In this case, bees and all other pollinators get nailed. There is also a lot of confusion because when the average person thinks of pollinators s/he thinks only of honey bees. There are many other insect pollinators including native bees, many types of flies, some beetles, many butterflies and moths, and many wasps. In the bee category alone, there are dozens of species involved, most with very different lifestyles from honey bees. All of these insects are being affected by the omnipresent use of pesticides, as are the bat and bird pollinators that are just a little higher up the food chain.
Honey bees, although non-native, give us honey, are easily domesticated so they can be shipped to agricultural fields on demand, and exist in colonies of tens of thousands of individuals. As a result, they have become the poster child for pollinators. According to the US Department of Agriculture (USDA), honeybees have huge health problems:
"Honey bees, which are a critical link in U.S. agriculture, have been under serious pressure from a mystery problem: Colony Collapse Disorder (CCD), which is syndrome [sic] defined as a dead colony with no adult bees or dead bee bodies but with a live queen and usually honey and immature bees still present. No scientific cause for CCD has been proven.
"But CCD is far from the only risk to the health of honey bees and the economic stability of commercial beekeeping and pollination operations in the United States. Since the 1980s, honey bees and beekeepers have had to deal with a host of new pathogens from deformed wing virus to nosema fungi, new parasites such as Varroa mites, pests like small hive beetles, nutrition problems from lack of diversity or availability in pollen and nectar sources, and possible sublethal effects of pesticides.
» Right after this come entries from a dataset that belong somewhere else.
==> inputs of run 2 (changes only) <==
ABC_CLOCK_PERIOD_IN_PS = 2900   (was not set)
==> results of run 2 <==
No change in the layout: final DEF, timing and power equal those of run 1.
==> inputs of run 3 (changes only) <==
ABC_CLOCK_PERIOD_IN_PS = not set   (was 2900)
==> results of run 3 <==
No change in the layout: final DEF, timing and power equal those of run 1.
$ cat config.mk
export PLATFORM = sky130hd
export DESIGN_NAME = multu_sequencer
export DESIGN_NICKNAME = d
export VERILOG_FILES = /design/src/rtl/multu_sequencer.sv
export SDC_FILE = /design/constraint.sdc
export NUM_CORES = 1
export LEC_CHECK = 0
export CAP_MARGIN = 0
export CORE_ASPECT_RATIO = 0.5
export CORE_MARGIN = 2
export CORE_UTILIZATION = 40
export CTS_CLUSTER_DIAMETER = 30
export DETAILED_ROUTE_END_ITERATION = 6
export DONT_BUFFER_PORTS = 1
export GPL_TIMING_DRIVEN = 0
export PLACE_DENSITY = 0.55
export SLEW_MARGIN = 25
export SYNTH_ARGS = -nofsm -noshare
export SYNTH_HDL_FRONTEND = slang
export SYNTH_SLANG_ARGS = --single-unit
$ cat constraint.sdc
create_clock -name clk -period 6 [get_ports clk]
set_input_delay 0.6 -clock clk [delete_from_list [all_inputs] [get_ports clk]]
set_output_delay 0.6 -clock clk [all_outputs]
set_load 0.02 [all_outputs]
===== src/rtl/lsu_tlbrd_ctl.sv =====
// DTLB diagnostic/ASI read sequencer: round-robin grant across strands, one read
// in flight at a time, captured result returned through a valid/ready handshake.
module lsu_tlbrd_ctl #(
    parameter int NTHR   = 4,
    parameter int RD_LAT = 2
) (
    input  logic              rclk,
    input  logic              arst_l,
    input  logic [NTHR-1:0]   req_vld,
    input  logic [NTHR-1:0]   req_data_sel,
    input  logic [6*NTHR-1:0] req_entry,
    input  logic [NTHR-1:0]   req_cancel,
    input  logic              tlb_busy,
    output logic              tlb_rd_vld,
    output logic [5:0]        tlb_rd_entry,
    output logic              lsu_tlb_data_rd_vld_g,
    input  logic [63:0]       lsu_tlb_rd_data,
    input  logic              tte_data_parity_error,
    input  logic              tte_tag_parity_error,
    output logic [NTHR-1:0]   req_ack,
    output logic              rsp_vld,
    output logic [1:0]        rsp_tid,
    output logic [63:0]       rsp_data,
    output logic              rsp_perr,
    input  logic              rsp_rdy
);

    typedef enum logic [1:0] {IDLE, ISSUE, WAIT, RESP} state_t;

    state_t     state, state_nxt;
    logic [1:0] last_tid, tid, gnt_tid, idx;
    logic       gnt_any;
    logic       sel;
    logic [2:0] cnt;
    logic       drop;
    logic       cxl_pend;
    logic       cancel;
    logic       iss_cxl;
    logic       capture;

    assign cancel  = req_cancel[tid];
    // a cancel seen in the grant cycle is remembered and applied in ISSUE
    assign iss_cxl = cancel | cxl_pend;
    assign capture = (state == WAIT) && (cnt == 3'd1);

    always_comb begin
        gnt_any = 1'b0;
        gnt_tid = 2'd0;
        idx     = 2'd0;
        for (int i = 0; i < NTHR; i++) begin
            idx = last_tid + 2'(i + 1);
            if (!gnt_any && req_vld[idx]) begin
                gnt_any = 1'b1;
                gnt_tid = idx;
            end
        end
    end

    always_comb begin
        state_nxt             = state;
        req_ack               = '0;
        tlb_rd_vld            = 1'b0;
        lsu_tlb_data_rd_vld_g = 1'b0;
        rsp_vld               = 1'b0;
        case (state)
            IDLE: begin
                if (gnt_any) begin
                    req_ack[gnt_tid] = 1'b1;
                    state_nxt        = ISSUE;
                end
            end
            ISSUE: begin
                tlb_rd_vld            = ~tlb_busy;
                lsu_tlb_data_rd_vld_g = sel;
                if (tlb_busy && iss_cxl)
                    state_nxt = IDLE;
                else if (!tlb_busy)
                    state_nxt = WAIT;
            end
            WAIT: begin
                lsu_tlb_data_rd_vld_g = sel;
                if (cnt == 3'd1)
                    state_nxt = (drop || cancel) ? IDLE : RESP;
            end
            RESP: begin
                rsp_vld = 1'b1;
                if (cancel || rsp_rdy)
                    state_nxt = IDLE;
            end
            default: state_nxt = IDLE;
        endcase
    end

    always_ff @(posedge rclk or negedge arst_l) begin
        if (!arst_l) begin
            state        <= IDLE;
            last_tid     <= 2'd3;
            tid          <= 2'd0;
            sel          <= 1'b0;
            cnt          <= 3'd0;
            drop         <= 1'b0;
            cxl_pend     <= 1'b0;
            tlb_rd_entry <= 6'd0;
            rsp_tid      <= 2'd0;
            rsp_data     <= 64'd0;
            rsp_perr     <= 1'b0;
        end else begin
            state <= state_nxt;
            case (state)
                IDLE: begin
                    if (gnt_any) begin
                        tid          <= gnt_tid;
                        sel          <= req_data_sel[gnt_tid];
                        tlb_rd_entry <= req_entry[6*int'(gnt_tid) +: 6];
                        last_tid     <= gnt_tid;
                        cxl_pend     <= req_cancel[gnt_tid];
                    end
                end
                ISSUE: begin
                    if (state_nxt != ISSUE)
                        cxl_pend <= 1'b0;
                    if (!tlb_busy) begin
                        cnt  <= 3'(RD_LAT);
                        drop <= iss_cxl;
                    end
                end
                WAIT: begin
                    cnt <= cnt - 3'd1;
                    if (cancel)
                        drop <= 1'b1;
                    if (capture) begin
                        drop     <= 1'b0;
                        rsp_tid  <= tid;
                        rsp_data <= lsu_tlb_rd_data;
                        rsp_perr <= sel ? tte_data_parity_error : tte_tag_parity_error;
                    end
                end
                default: ;
            endcase
        end
    end

endmodule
These problems, many of which honey bees might be able to survive if each were the only one, are often hitting in a wide variety of combinations, and weakening and killing honey bee colonies. CCD may even be a result of a combination of two or more of these factors and not necessarily the same factors in the same order in every instance." [1]
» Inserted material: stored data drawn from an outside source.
==> config.mk <==
export PLATFORM = sky130hd
export DESIGN_NAME = regfile_mp
export DESIGN_NICKNAME = d
export VERILOG_FILES = /design/src/rtl/regfile_pkg.sv /design/src/rtl/regfile_scoreboard.sv /design/src/rtl/regfile_mp.sv
export SDC_FILE = /design/constraint.sdc
export NUM_CORES = 2
export LEC_CHECK = 0
export ABC_AREA = 1
export BUFFER_PORTS_ARGS = -buffer_cell sky130_fd_sc_hd__buf_2
export CAP_MARGIN = 20
export CORE_ASPECT_RATIO = 1.1
export CORE_MARGIN = 1
export CORE_UTILIZATION = 50
export CTS_BUF_LIST = sky130_fd_sc_hd__clkbuf_16
export CTS_CLUSTER_DIAMETER = 150
export DETAILED_ROUTE_END_ITERATION = 10
export PLACE_DENSITY = 0.69
export SLEW_MARGIN = 20
export SYNTH_ARGS = -nofsm -noshare
export SYNTH_HDL_FRONTEND = slang
export SYNTH_SLANG_ARGS = --single-unit
export TNS_END_PERCENT = 1
==> constraint.sdc <==
create_clock -name clk -period 4.3 [get_ports clk]
set_input_delay 0.645 -clock clk [delete_from_list [all_inputs] [get_ports clk]]
set_output_delay 0.645 -clock clk [all_outputs]
set_load 0.02 [all_outputs]
==> src/rtl/regfile_pkg.sv <==
// Shared definitions for the multi-ported register file.
// Provides the address-width helper, the scoreboard flag type and the
// hardwired zero-register index.
package regfile_pkg;

   // Hardwired-zero architectural register
   localparam int unsigned ZERO_REG = 0;

   // One scoreboard flag. The busy vector is a packed array of these,
   // sized by the instantiating module.
   typedef logic busy_flag_t;

   // Address width needed to index n registers (n is a power of two >= 2)
   function automatic int unsigned addr_w(input int unsigned n);
      return (n <= 2) ? 1 : $clog2(n);
   endfunction

endpackage

==> src/rtl/regfile_scoreboard.sv <==
// Pending-write scoreboard for regfile_mp.
// Ports: clk/nReset; we/wAddr (write ports, commit clears busy);
// rsvValid/rsvAddr (reserve sets busy); busy (registered, bit n = reg n pending).
module regfile_scoreboard
   import regfile_pkg::*;
#(
   parameter int unsigned NumRegs  = 32,
   parameter int unsigned NumWrite = 1
) (
   input  logic                                       clk,
   input  logic                                       nReset,
   input  logic [NumWrite-1:0]                        we,
   input  logic [NumWrite-1:0][addr_w(NumRegs)-1:0]   wAddr,
   input  logic                                       rsvValid,
   input  logic [addr_w(NumRegs)-1:0]                 rsvAddr,
   output busy_flag_t [NumRegs-1:0]                   busy
);

   localparam int unsigned AW = addr_w(NumRegs);

   busy_flag_t [NumRegs-1:0] busy_d;
   busy_flag_t [NumRegs-1:0] busy_q;

   // Commit clears, reserve sets afterwards so a same-cycle reserve wins
   always_comb begin
      busy_d = busy_q;
      for (int unsigned n = 1; n < NumRegs; n++) begin
         for (int unsigned p = 0; p < NumWrite; p++) begin
            if (we[p] && (wAddr[p] == AW'(n))) begin
               busy_d[n] = 1'b0;
            end
         end
         if (rsvValid && (rsvAddr == AW'(n))) begin
            busy_d[n] = 1'b1;
         end
      end
      busy_d[ZERO_REG] = 1'b0;
   end

   always_ff @(posedge clk or negedge nReset) begin
      if (!nReset) begin
         busy_q <= '0;
      end else begin
         busy_q <= busy_d;
      end
   end

   assign busy = busy_q;

endmodule

==> src/rtl/regfile_mp.sv <==
// Multi-ported register file with hardwired r0, registered reads,
// optional write-to-read bypass and a pending-write scoreboard.
// Ports: clk/nReset; we/wAddr/wData (NumWrite write ports);
// rAddr/rData (NumRead read ports, latency 1); rsvValid/rsvAddr (reserve);
// busy (scoreboard); wConflict (pulse on same-address multi-port write).
module regfile_mp
   import regfile_pkg::*;
#(
   parameter int unsigned WordSize = 32,
   parameter int unsigned NumRegs  = 32,
   parameter int unsigned NumRead  = 2,
   parameter int unsigned NumWrite = 1,
   parameter bit          Bypass   = 1'b1
) (
   input  logic                                       clk,
   input  logic                                       nReset,
   input  logic [NumWrite-1:0]                        we,
   input  logic [NumWrite-1:0][addr_w(NumRegs)-1:0]   wAddr,
   input  logic [NumWrite-1:0][WordSize-1:0]          wData,
   input  logic [NumRead-1:0][addr_w(NumRegs)-1:0]    rAddr,
   output logic [NumRead-1:0][WordSize-1:0]           rData,
   input  logic                                       rsvValid,
   input  logic [addr_w(NumRegs)-1:0]                 rsvAddr,
   output busy_flag_t [NumRegs-1:0]                   busy,
   output logic                                       wConflict
);

   localparam int unsigned AW = addr_w(NumRegs);

   logic [WordSize-1:0]                 regs_d [NumRegs-1:1];
   logic [WordSize-1:0]                 regs_q [NumRegs-1:1];
   logic [NumRead-1:0][WordSize-1:0]    rdata_d;
   logic [NumRead-1:0][WordSize-1:0]    rdata_q;
   logic                                wconflict_d;
   logic                                wconflict_q;

   // Write commit: ascending port order so the highest-indexed port wins
   always_comb begin
      for (int unsigned n = 1; n < NumRegs; n++) begin
         regs_d[n] = regs_q[n];
         for (int unsigned p = 0; p < NumWrite; p++) begin
            if (we[p] && (wAddr[p] == AW'(n))) begin
               regs_d[n] = wData[p];
            end
         end
      end
   end

   // Read mux: r0 reads as zero; bypass selects post-commit values
   always_comb begin
      rdata_d = '0;
      for (int unsigned r = 0; r < NumRead; r++) begin
         for (int unsigned n = 1; n < NumRegs; n++) begin
            if (rAddr[r] == AW'(n)) begin
               rdata_d[r] = Bypass ? regs_d[n] : regs_q[n];
            end
         end
      end
   end

   // Conflict: any two enabled ports on the same non-zero address
   always_comb begin
      wconflict_d = 1'b0;
      for (int unsigned p = 0; p < NumWrite; p++) begin
         for (int unsigned q = p + 1; q < NumWrite; q++) begin
            if (we[p] && we[q] && (wAddr[p] == wAddr[q]) &&
                (wAddr[p] != AW'(ZERO_REG))) begin
               wconflict_d = 1'b1;
            end
         end
      end
   end

   always_ff @(posedge clk or negedge nReset) begin
      if (!nReset) begin
         for (int unsigned n = 1; n < NumRegs; n++) begin
            regs_q[n] <= '0;
         end
         rdata_q     <= '0;
         wconflict_q <= 1'b0;
      end else begin
         for (int unsigned n = 1; n < NumRegs; n++) begin
            regs_q[n] <= regs_d[n];
         end
         rdata_q     <= rdata_d;
         wconflict_q <= wconflict_d;
      end
   end

   assign rData     = rdata_q;
   assign wConflict = wconflict_q;

   regfile_scoreboard #(
      .NumRegs  (NumRegs),
      .NumWrite (NumWrite)
   ) u_scoreboard (
      .clk      (clk),
      .nReset   (nReset),
      .we       (we),
      .wAddr    (wAddr),
      .rsvValid (rsvValid),
      .rsvAddr  (rsvAddr),
      .busy     (busy)
   );

endmodule

==> flow_summary.yaml <==
run_status:
  status: "finished, final reports clean"
final_layout:
  final_common_cell: "nand2_1"
  design_area_um2: 64580
  layout-drive-gt1-share_pct: 11.66
  final_cell_mix: "nand2_1 (2961), dfrtp_1 (1087), o21ai_0 (894), inv_1 (775), nor2_1 (472)"
  multiInputGateArea_um2: 24740
  syn2layout_area_growth_pct: 14.23
  num-nets-final: 8115
  fillers: 10653
  instances_no_fill: 9671
  ff_latch_area_um2: 27200
place:
  placed_area_um2: 61020
  io_buffer_count: 150
  place_inst: 9447
  dp_slack_ns: 0.07531
  dpl.hpwl_um: 165100
  gp_congestion: 0.9953
synth:
  yosys_warnings: 0
  synth_top_area_share_pct: 48.11
  avgSynthCellArea_um2: 7.157
  synth_area_leaders: "dfrtp_1 (48%), nand2_1 (20%), o21ai_0 (7.9%)"
  netlist_instances: 7899
  synth_cell_types: 32
  yosysSeqAreaShare_pct: 48.11
  yosysTopAreaCell: "dfrtp_1"
  ys_ff_latch: 1087
  netlist_area_um2: 56530
critical_path:
  crit_required_ns: 4.76
  cp_slowest_cell: "nand4_1"
  r2r_start: "regs_q[33]$_DFF_PN0_"
  cp-start-kind: "primary input"
  endpoint_kind: "flip-flop"
  path_max_fanout: 15
  crit_buf_inv: 4
  cp_top_family: "simple AND/OR/NAND/NOR gates"
  reg2reg_depth: 20
  reg2reg_to: "rData[1]$_DFF_PN0_"
  arrival_ns: 4.35
  crit_type: "in2reg"
  reg2reg_slack_ns: 1.17
  max_stage_delay_ns: 0.37
drt:
  drc_errors: 0
  wire_per_inst_um: 24.00
  postRouteWirelength_um: 232100
  drt_pre_antenna_iters: 9
  via_per_inst: 5.758
  num_vias: 55683
  drt_iter0_markers: 7793
  final_antenna_net_count: 0
floorplanning:
  die-height_um: 354.7
  die_area_um2: 114400
  coreArea_um2: 112300
  rows: 129
  pin_count: 153
  die_w_um: 322.6
  start_util_pct: 50.33
timing:
  max_freq_mhz: 256.9
  timing.final.crit_share_pct: 90.53
  skew_ns: 0.02672
  fin_crit_ns: 3.893
  setup_violations: 0
  worstMarginPinSlew_ns: 1.047
  fin_ws_ns: 0.4071
  fin_tns_setup_ns: 0
  rsz0062_at_grt: "no"
  drv_slew: 0
  slew_headroom_pct: 30.12
  final-hold-violation-count: 0
min_path:
  hold_start: "wData[13]"
  whs_endpoint: "regs_q[109]$_DFF_PN0_"
  hold_path_depth: 3
  worstHoldPathType: "in2reg"
clock_tree:
  h-tree-depth: 3
  ctsResizeCount: 0
  cts_hold_buf: 1
  clkSlewWorstSetupHoldPaths_ns: 0.06
  cts_tree: "built"
  root_buffer: "clkbuf_16"
  numCtsBuffers: 115
  insertion_delay_ns: 0.76
  clock-sinks: 1087
  post_cts.repair.setup_buffers: 0
  cts_buffer_depth: 3
pwr:
  ir_worst_vdd_uv: 398.3
  cellPowerDensity_nw_per_um2: 430.5
  power_w: 0.02780
  power.leakage_nw: 31.29
job:
  maxCapViolCount: 0
grt:
  grt.busiest_layer: "met2"
  gr-usage-met3_pct: 9.037
  grtUsageMet2_pct: 60.34
  antenna_found_initial: 24
  grt_pass1_wl_um: 341200
  grt_use_met1_pct: 53.40
  grt_max_degree: 131
  grt-ovfl-total: 0
  first_global_vias: 51548
  grt_usage_pct: 40.37
layout make-up:
| class | instances | area share, % |
|---|---|---|
| timing repair buffer | 519 | 6.614 |
| tap | 1506 | 2.918 |
| inverter | 784 | 4.557 |
| multi-input combinational | 5552 | 38.30 |
| sequential | 1087 | 42.12 |
| clock buffer | 115 | 4.456 |
| clock inverter | 93 | 0.9765 |
| antenna | 15 | 0.05812 |
cells in the mapped netlist:
cell	number
conb_1	1
and3_1	1
buf_2	50
buf_6	1
o21ai_1	35
clkinv_1	21
o21ai_0	894
nor2_2	6
buf_1	11
nor2_1	503
nand3_2	1
or2_1	1
o21a_1	11
or2_0	1
inv_1	755
nor3_1	26
a32o_1	15
nand3b_1	5
inv_2	8
and2_1	104
dfrtp_1	1087
buf_4	7
clkbuf_1	408
nand4_1	373
o211ai_1	1
a21oi_1	4
nor3_2	2
a22o_1	15
nor2_4	3
nand2_1	2963
or2_2	195
nand3_1	391
metrics by stage:
stage / util (%) / hold WS [ns]
floorplan: - / 0.3494
global placement: 54.32 / 0.4750
detailed placement: 54.32 / 0.4833
CTS: 57.45 / 0.1892
global route: 57.47 / 0.2066
finish: 57.49 / 0.2070
state kept, by name (all words and copies together) (netlist names):
name,flops
regs_q,992
u_scoreboard.busy,31
rData,64
where the power goes:
group	internal [W]	switching (W)	leakage (nW)	total [W]
combinational	0.00168	0.00373	15.8	0.00541
clock	0.00519	0.00436	1.83	0.00955
sequential	0.0121	0.000718	13.6	0.0128
total	0.0190	0.00880	31.3	0.0278
logic make-up after synthesis:
group | count (synthesis) | share of synthesized area (%)
other | 1 | 0.006633
flip-flops | 1087 | 48.11
buffers and inverters | 1261 | 8.543
AO/OA/AOI/OAI | 975 | 8.917
AND/OR/NAND/NOR | 4575 | 34.42
tightest hold or removal path: stages:
cell and delay (ns):
buf_2 0.10, o21ai_1 0.09, inv_1 0.09
per-layer routing:
layer,share of wire (%),vias up
met2,43,3547
met4,6.9,6
met3,11,736
met5,0.016,-
li1,-,25229
met1,39,26165
worst max-delay path by stage:
stage | startpoint | endpoint | cells after the start
floorplan | we | rData[46]$_DFF_PN0_ | 22
global placement | we | rData[1]$_DFF_PN0_ | 26
detailed placement | wAddr[4] | rData[1]$_DFF_PN0_ | 25
CTS | wAddr[4] | rData[1]$_DFF_PN0_ | 25
global route | wAddr[4] | rData[1]$_DFF_PN0_ | 25
finish | wAddr[4] | rData[1]$_DFF_PN0_ | 25
(Power assumes the default switching activity.)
Some researchers even include electromagnetic smog from wi-fi and cell phone systems as a possible factor in CCD.
Unfortunately, the way honey bees are transported, often thousands of miles, to work pollinating fields along with other honey bee colonies, many of these diseases and parasites are spread and become universal. Some of these problems even spread from infected honey bees to native bumble bees, as well as other bees and insects. The problems with honey bees are so great, some question whether they will continue to be viable. If they do go down, will the other pollinators go with them?
One phrase from the USDA jumps out at me: "...and possible sublethal effects of pesticides." It is common sense that the sublethal effects of pesticides make the bees weaker and more susceptible to the fungi, mites and viruses. It is tragic that the USDA calls this a "possible" problem: It is an obvious, major problem and, if the USDA were not profoundly influenced by the lobbying efforts of the chemical manufacturers [2], they would state that in capital letters! It makes me wonder if the honest bureaucrat who insisted on including pesticides as a problem jeopardized his/her employment potential, and if the one who inserted the nonsensical fluff word "possible" is on the fast track for promotion.
Two of my references, "Forgotten Pollinators" by
Stephen Buchmann and Gary Paul Nabhan [3], and "Pollinator Conservation
Handbook" by the Xerces Society [4], repeatedly mentioned pesticide
problems. I seldom find a week when the
problems of neonicotinoids killing bees is not in some news article or another.